§ Data provided:
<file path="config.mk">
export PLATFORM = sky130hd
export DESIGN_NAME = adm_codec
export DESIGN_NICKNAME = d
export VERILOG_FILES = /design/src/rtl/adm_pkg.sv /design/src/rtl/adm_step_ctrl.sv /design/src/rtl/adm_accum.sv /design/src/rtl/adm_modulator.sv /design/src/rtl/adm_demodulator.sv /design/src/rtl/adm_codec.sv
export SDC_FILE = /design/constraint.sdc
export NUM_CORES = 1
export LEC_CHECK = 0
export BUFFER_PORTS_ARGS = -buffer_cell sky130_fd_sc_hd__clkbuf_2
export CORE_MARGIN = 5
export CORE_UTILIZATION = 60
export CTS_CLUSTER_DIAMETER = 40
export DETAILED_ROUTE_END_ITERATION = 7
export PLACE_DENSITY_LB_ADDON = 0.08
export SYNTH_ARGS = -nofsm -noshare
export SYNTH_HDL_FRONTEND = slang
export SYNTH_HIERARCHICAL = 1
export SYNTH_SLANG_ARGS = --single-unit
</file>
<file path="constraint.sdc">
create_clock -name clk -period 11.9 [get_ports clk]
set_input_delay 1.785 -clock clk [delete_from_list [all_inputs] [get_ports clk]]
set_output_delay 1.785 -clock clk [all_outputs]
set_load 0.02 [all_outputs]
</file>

* * *

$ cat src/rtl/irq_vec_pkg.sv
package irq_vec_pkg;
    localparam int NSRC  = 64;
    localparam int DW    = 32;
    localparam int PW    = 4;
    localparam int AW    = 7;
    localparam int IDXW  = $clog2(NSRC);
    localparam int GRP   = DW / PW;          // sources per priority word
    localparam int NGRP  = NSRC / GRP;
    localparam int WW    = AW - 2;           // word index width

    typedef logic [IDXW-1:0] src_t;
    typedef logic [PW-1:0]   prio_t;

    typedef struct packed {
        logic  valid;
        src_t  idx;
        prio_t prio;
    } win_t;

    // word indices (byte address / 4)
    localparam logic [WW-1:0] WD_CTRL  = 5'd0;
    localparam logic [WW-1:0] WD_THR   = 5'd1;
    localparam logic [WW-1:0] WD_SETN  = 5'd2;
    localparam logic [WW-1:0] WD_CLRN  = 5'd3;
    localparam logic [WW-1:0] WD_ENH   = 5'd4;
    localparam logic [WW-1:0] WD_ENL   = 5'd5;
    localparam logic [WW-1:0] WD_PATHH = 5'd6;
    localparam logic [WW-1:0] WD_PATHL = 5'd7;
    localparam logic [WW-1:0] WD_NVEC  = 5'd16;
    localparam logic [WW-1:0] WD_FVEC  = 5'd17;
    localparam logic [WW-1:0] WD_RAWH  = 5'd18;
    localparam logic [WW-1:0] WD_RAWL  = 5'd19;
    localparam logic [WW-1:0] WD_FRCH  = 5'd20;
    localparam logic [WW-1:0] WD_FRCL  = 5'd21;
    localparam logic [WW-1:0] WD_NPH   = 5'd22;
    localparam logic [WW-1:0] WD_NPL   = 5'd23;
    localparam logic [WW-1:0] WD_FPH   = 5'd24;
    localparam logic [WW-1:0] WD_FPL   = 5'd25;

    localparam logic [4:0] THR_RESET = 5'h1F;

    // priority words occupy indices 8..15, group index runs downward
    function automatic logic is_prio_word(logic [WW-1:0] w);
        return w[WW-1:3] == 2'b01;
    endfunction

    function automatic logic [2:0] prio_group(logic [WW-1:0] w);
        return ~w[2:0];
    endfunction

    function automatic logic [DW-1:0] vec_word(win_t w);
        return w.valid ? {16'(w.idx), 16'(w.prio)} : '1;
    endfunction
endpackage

§ Task instructions:
How many lines of these entries hold the string "indices"? Answer with the number alone.

§ Completed task:
2